2. Juran, J.M., Quality Control Handbook, New York, McGraw-Hill, pgs. 95-96.

3. Tomlingson, Paul D., Equipment Management-Breakthrough Maintenance Management Strategy for the 21st Century, Kendall-Hunt, 1998, pgs. 479-486.

Paul D. Tomlingson is the principal consultant of Paul D. Tomlingson Associates, Inc., based in Denver, CO. He is a veteran of 38 years of world-wide maintenance management consulting. E-mail him directly at E-pdtmtc@sprynet.com

Defining The Maintenance Program

The maintenance program is the soul of the overall maintenance effort. It defines the basics of what maintenance does, who does what, how they do it, and why. When the program is well conceived, fully documented and clearly understood across the operation, it will be effectively executed and produce quality results. By sharp contrast, a maintenance department uncertain of these basics cannot determine how it will organize or even select the right information system—much less use it effectively. The end result is a totally reactionary maintenance effort.

A well-defined and effective maintenance program spells out the interaction of all departments as they request or identify work, classify it to determine the best reaction, plan selected work to ensure it is accomplished efficiently, and schedule the work to ensure it is performed at the best time with the most effective use of resources. In addition, the maintenance program specifies how work is assigned to personnel in a way that assures each person has a full shift of bona fide work.

As work is performed, the program establishes work control procedures to ensure quality work, completed on time. In addition, the program specifies how completed work is measured to ensure timely completion, under budget, with quality results. The maintenance program should also prescribe a means of periodic evaluations to identify and prioritize improvement needs.

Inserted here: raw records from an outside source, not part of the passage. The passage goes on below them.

File: src/design/charger_regs_pkg.sv
package charger_regs_pkg;
    // ------------------------------------------------------------
    // serial port
    // ------------------------------------------------------------
    localparam logic [6:0] DEV_ADDR = 7'h6a;
    localparam logic [3:0] BYTE_BITS = 4'h8;
    localparam logic [7:0] FAST_CHARGE_SETTING_OFS = 8'h06;
    localparam logic [7:0] INPUT_LIMIT_SETTING_OFS = 8'h07;
    localparam logic [7:0] PROTECT_OFS = 8'h0a;

    // ------------------------------------------------------------
    // field positions
    // ------------------------------------------------------------
    localparam int TIMER_CODE_LSB = 5;
    localparam int CHG_CODE_LSB = 0;
    localparam int RESTART_BIT = 6;
    localparam int INPUT_CODE_LSB = 0;
    localparam int PROT_KEY_LSB = 2;

    // ------------------------------------------------------------
    // values after reset
    // ------------------------------------------------------------
    localparam logic [4:0] CHG_CODE_RST = 5'h0a;
    localparam logic [2:0] TIMER_CODE_RST = 3'h2;
    localparam logic RESTART_RST = 1'b0;
    localparam logic [5:0] INPUT_CODE_RST = 6'h14;
    localparam logic [1:0] PROT_KEY_RST = 2'h0;
    localparam logic [1:0] PROT_UNLOCK = 2'h3;

    // ------------------------------------------------------------
    // current decoding
    // ------------------------------------------------------------
    localparam logic [4:0] CHG_FLOOR_CODE = 5'h06;
    localparam logic [10:0] CHG_FLOOR_MA = 11'h0fa;
    localparam logic [10:0] CHG_STEP_MA = 11'h032;
    localparam logic [5:0] IN_FLOOR_CODE = 6'h0a;
    localparam logic [10:0] IN_FLOOR_MA = 11'h064;
    localparam logic [10:0] IN_STEP_MA = 11'h019;
    localparam logic [5:0] IN_MAX_CODE = 6'h3c;
    localparam logic [10:0] IN_MAX_MA = 11'h5dc;
    localparam logic [5:0] IN_DISABLE_CODE = 6'h3f;

    // ------------------------------------------------------------
    // fast-charge timer
    // ------------------------------------------------------------
    localparam logic [2:0] TIMER_OFF_CODE = 3'h0;
    localparam logic [3:0] TIMER_HOUR_OFFSET = 4'h3;
    localparam longint CLK_HZ = 64'h17d7840;
    localparam longint FC_TIMER_HOUR_S = 64'he10;
    localparam logic [39:0] HOUR_CYCLES = 40'(CLK_HZ * FC_TIMER_HOUR_S);
    localparam logic [3:0] STATE_TIMER_FAULT = 4'h6;

    typedef enum logic [3:0] {
        I2C_IDLE,
        I2C_ADDR,
        I2C_ADDR_ACK,
        I2C_REG,
        I2C_REG_ACK,
        I2C_WDATA,
        I2C_WDATA_ACK,
        I2C_RDATA,
        I2C_RACK
    } i2c_state_e;
endpackage : charger_regs_pkg

File: src/design/charge_current_limit_regs.sv
module charge_current_limit_regs
    import charger_regs_pkg::*;
#(
    parameter logic [39:0] hour_cycles = HOUR_CYCLES
) (
    input wire logic mclk_i,
    input wire logic resetn_i,
    input wire logic scl_i,
    input wire logic sda_i,
    output logic sda_o,
    output logic sda_oe_o,
    input wire logic standby_supply_valid_i,
    input wire logic safe_output_power_good_i,
    input wire logic charge_enable_i,
    input wire logic fast_charge_active_i,
    input wire logic converter_on_i,
    input wire logic [3:0] charger_state_detail_i,
    output logic [10:0] charge_limit_ma_o,
    output logic [10:0] input_limit_ma_o,
    output logic input_limit_on_o,
    output logic restart_threshold_sel_o,
    output logic charge_suspend_o,
    output logic [3:0] charger_state_detail_o
);
    import charger_regs_pkg::*;

    // ------------------------------------------------------------
    // state
    // ------------------------------------------------------------
    i2c_state_e state_reg, state_next;
    logic [3:0] cnt_reg, cnt_next;
    logic [7:0] shift_reg, shift_next;
    logic [7:0] tx_reg, tx_next;
    logic [7:0] ptr_reg, ptr_next;
    logic rw_reg, rw_next;
    logic nack_reg, nack_next;
    logic sda_oe_reg, sda_oe_next;
    logic scl_prev_reg, sda_prev_reg, pg_prev_reg;
    logic [4:0] charge_current_code_reg;
    logic [2:0] fast_charge_timer_code_reg;
    logic restart_threshold_sel_reg;
    logic [5:0] input_limit_code_reg;
    logic [1:0] write_protect_key_reg;
    logic [10:0] charge_limit_reg, input_limit_reg;
    logic input_on_reg, suspend_reg;
    logic [3:0] detail_reg;
    logic [10:0] charge_ma, input_ma;
    logic input_off, timer_fault;

    // ------------------------------------------------------------
    // bus line events
    // ------------------------------------------------------------
    wire logic scl_rise = scl_i && !scl_prev_reg;
    wire logic scl_fall = !scl_i && scl_prev_reg;
    wire logic start_seen = scl_i && scl_prev_reg && sda_prev_reg && !sda_i;
    wire logic stop_seen = scl_i && scl_prev_reg && !sda_prev_reg && sda_i;
    wire logic byte_full = cnt_reg == BYTE_BITS;
    wire logic addr_hit = shift_reg[7:1] == DEV_ADDR;

    // ------------------------------------------------------------
    // register decode
    // ------------------------------------------------------------
    wire logic unlocked = write_protect_key_reg == PROT_UNLOCK;
    wire logic wr_stb = (state_reg == I2C_WDATA) && scl_fall && byte_full && !start_seen &&
                        !stop_seen;
    wire logic wr_fast = wr_stb && (ptr_reg == FAST_CHARGE_SETTING_OFS) && unlocked;
    wire logic wr_input = wr_stb && (ptr_reg == INPUT_LIMIT_SETTING_OFS) && unlocked;
    wire logic wr_prot = wr_stb && (ptr_reg == PROTECT_OFS);
    // a power event outranks a host write in the same cycle
    wire logic defaults_evt = !standby_supply_valid_i ||
                              (safe_output_power_good_i && !pg_prev_reg);
    wire logic [7:0] fast_rd = {fast_charge_timer_code_reg, charge_current_code_reg};
    wire logic [7:0] input_rd = {1'b0, restart_threshold_sel_reg, input_limit_code_reg};
    wire logic [7:0] prot_rd = {4'h0, write_protect_key_reg, 2'h0};
    wire logic [7:0] rd_byte = (ptr_reg == FAST_CHARGE_SETTING_OFS) ? fast_rd :
                               (ptr_reg == INPUT_LIMIT_SETTING_OFS) ? input_rd :
                               (ptr_reg == PROTECT_OFS) ? prot_rd : 8'h00;

    // ------------------------------------------------------------
    // serial slave sequencing
    // ------------------------------------------------------------
    always_comb begin
        state_next = state_reg;
        cnt_next = scl_rise ? cnt_reg + 4'h1 : cnt_reg;
        shift_next = scl_rise ? {shift_reg[6:0], sda_i} : shift_reg;
        tx_next = tx_reg;
        ptr_next = ptr_reg;
        rw_next = rw_reg;
        nack_next = nack_reg;
        sda_oe_next = sda_oe_reg;
        if (start_seen) begin
            state_next = I2C_ADDR;
            cnt_next = 4'h0;
            sda_oe_next = 1'b0;
        end else if (stop_seen) begin
            state_next = I2C_IDLE;
            sda_oe_next = 1'b0;
        end else if (scl_fall) begin
            case (state_reg)
                I2C_ADDR: begin
                    if (byte_full && addr_hit) begin
                        rw_next = shift_reg[0];
                        sda_oe_next = 1'b1;
                        state_next = I2C_ADDR_ACK;
                    end else if (byte_full) begin
                        state_next = I2C_IDLE;
                    end
                end
                I2C_ADDR_ACK: begin
                    cnt_next = 4'h0;
                    if (rw_reg) begin
                        tx_next = rd_byte;
                        sda_oe_next = !rd_byte[7];
                        state_next = I2C_RDATA;
                    end else begin
                        sda_oe_next = 1'b0;
                        state_next = I2C_REG;
                    end
                end
                I2C_REG: begin
                    if (byte_full) begin
                        ptr_next = shift_reg;
                        sda_oe_next = 1'b1;
                        state_next = I2C_REG_ACK;
                    end
                end
                I2C_REG_ACK, I2C_WDATA_ACK: begin
                    cnt_next = 4'h0;
                    sda_oe_next = 1'b0;
                    state_next = I2C_WDATA;
                end
                I2C_WDATA: begin
                    if (byte_full) begin
                        ptr_next = ptr_reg + 8'h01;
                        sda_oe_next = 1'b1;
                        state_next = I2C_WDATA_ACK;
                    end
                end
                I2C_RDATA: begin
                    if (byte_full) begin
                        ptr_next = ptr_reg + 8'h01;
                        sda_oe_next = 1'b0;
                        state_next = I2C_RACK;
                    end else begin
                        tx_next = {tx_reg[6:0], 1'b0};
                        sda_oe_next = !tx_reg[6];
                    end
                end
                I2C_RACK: begin
                    cnt_next = 4'h0;
                    if (nack_reg) begin
                        state_next = I2C_IDLE;
                    end else begin
                        tx_next = rd_byte;
                        sda_oe_next = !rd_byte[7];
                        state_next = I2C_RDATA;
                    end
                end
                default: begin
                    state_next = I2C_IDLE;
                end
            endcase
        end else if (scl_rise && (state_reg == I2C_RACK)) begin
            nack_next = sda_i;
        end
    end

    always_ff @(posedge mclk_i or negedge resetn_i) begin
        if (!resetn_i) begin
            state_reg <= I2C_IDLE;
            cnt_reg <= 4'h0;
            shift_reg <= 8'h00;
            tx_reg <= 8'h00;
            ptr_reg <= 8'h00;
            rw_reg <= 1'b0;
            nack_reg <= 1'b0;
            sda_oe_reg <= 1'b0;
            scl_prev_reg <= 1'b1;
            sda_prev_reg <= 1'b1;
            // idle high, so no false rise right after reset
            pg_prev_reg <= 1'b1;
        end else begin
            state_reg <= state_next;
            cnt_reg <= cnt_next;
            shift_reg <= shift_next;
            tx_reg <= tx_next;
            ptr_reg <= ptr_next;
            rw_reg <= rw_next;
            nack_reg <= nack_next;
            sda_oe_reg <= sda_oe_next;
            scl_prev_reg <= scl_i;
            sda_prev_reg <= sda_i;
            pg_prev_reg <= safe_output_power_good_i;
        end
    end

    // ------------------------------------------------------------
    // setting registers
    // ------------------------------------------------------------
    always_ff @(posedge mclk_i or negedge resetn_i) begin
        if (!resetn_i) begin
            charge_current_code_reg <= CHG_CODE_RST;
            fast_charge_timer_code_reg <= TIMER_CODE_RST;
            restart_threshold_sel_reg <= RESTART_RST;
            input_limit_code_reg <= INPUT_CODE_RST;
            write_protect_key_reg <= PROT_KEY_RST;
        end else if (defaults_evt) begin
            charge_current_code_reg <= CHG_CODE_RST;
            fast_charge_timer_code_reg <= TIMER_CODE_RST;
            restart_threshold_sel_reg <= RESTART_RST;
            input_limit_code_reg <= INPUT_CODE_RST;
            write_protect_key_reg <= PROT_KEY_RST;
        end else begin
            if (wr_fast) begin
                fast_charge_timer_code_reg <= shift_reg[TIMER_CODE_LSB +: 3];
                charge_current_code_reg <= shift_reg[CHG_CODE_LSB +: 5];
            end
            if (wr_input) begin
                restart_threshold_sel_reg <= shift_reg[RESTART_BIT];
                input_limit_code_reg <= shift_reg[INPUT_CODE_LSB +: 6];
            end
            if (wr_prot) begin
                write_protect_key_reg <= shift_reg[PROT_KEY_LSB +: 2];
            end
        end
    end

    // ------------------------------------------------------------
    // decode and timer
    // ------------------------------------------------------------
    current_decode u_decode (
        .charge_current_code_i(charge_current_code_reg),
        .input_limit_code_i(input_limit_code_reg),
        .charge_ma_o(charge_ma),
        .input_ma_o(input_ma),
        .input_off_o(input_off)
    );

    // the fault holds until charging is disabled or defaults return
    fast_charge_timer #(
        .hour_cycles(hour_cycles)
    ) u_timer (
        .mclk_i(mclk_i),
        .resetn_i(resetn_i),
        .clear_i(defaults_evt || !charge_enable_i),
        .timer_code_i(fast_charge_timer_code_reg),
        .fast_active_i(fast_charge_active_i),
        .fault_o(timer_fault)
    );

    // ------------------------------------------------------------
    // outputs
    // ------------------------------------------------------------
    wire logic charging = charge_enable_i && !timer_fault;
    wire logic [10:0] charge_limit_next = charging ? charge_ma : 11'h000;
    wire logic [10:0] input_limit_next = converter_on_i ? input_ma : 11'h000;
    wire logic input_on_next = converter_on_i && !input_off;
    wire logic [3:0] detail_next = timer_fault ? STATE_TIMER_FAULT :
                                   charger_state_detail_i;

    always_ff @(posedge mclk_i or negedge resetn_i) begin
        if (!resetn_i) begin
            charge_limit_reg <= 11'h000;
            input_limit_reg <= 11'h000;
            input_on_reg <= 1'b0;
            suspend_reg <= 1'b0;
            detail_reg <= 4'h0;
        end else begin
            charge_limit_reg <= charge_limit_next;
            input_limit_reg <= input_limit_next;
            input_on_reg <= input_on_next;
            suspend_reg <= timer_fault;
            detail_reg <= detail_next;
        end
    end

    // open-drain: data level is always low, the enable carries the bit
    assign sda_o = 1'b0;
    assign sda_oe_o = sda_oe_reg;
    assign charge_limit_ma_o = charge_limit_reg;
    assign input_limit_ma_o = input_limit_reg;
    assign input_limit_on_o = input_on_reg;
    assign restart_threshold_sel_o = restart_threshold_sel_reg;
    assign charge_suspend_o = suspend_reg;
    assign charger_state_detail_o = detail_reg;
endmodule : charge_current_limit_regs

A quality maintenance program is fundamental to the development of performance standards and to the ultimate success of maintenance. Regrettably, few maintenance organizations have such programs, fewer yet have documented them and very, very few have bothered to explain how they do their work, even to their own people. Customers in operations and supporting departments such as warehousing guess at what is expected of them, fail to be of proper assistance to maintenance and, in exasperation, usually ask, ‘what program’. Plant managers often express the same frustration.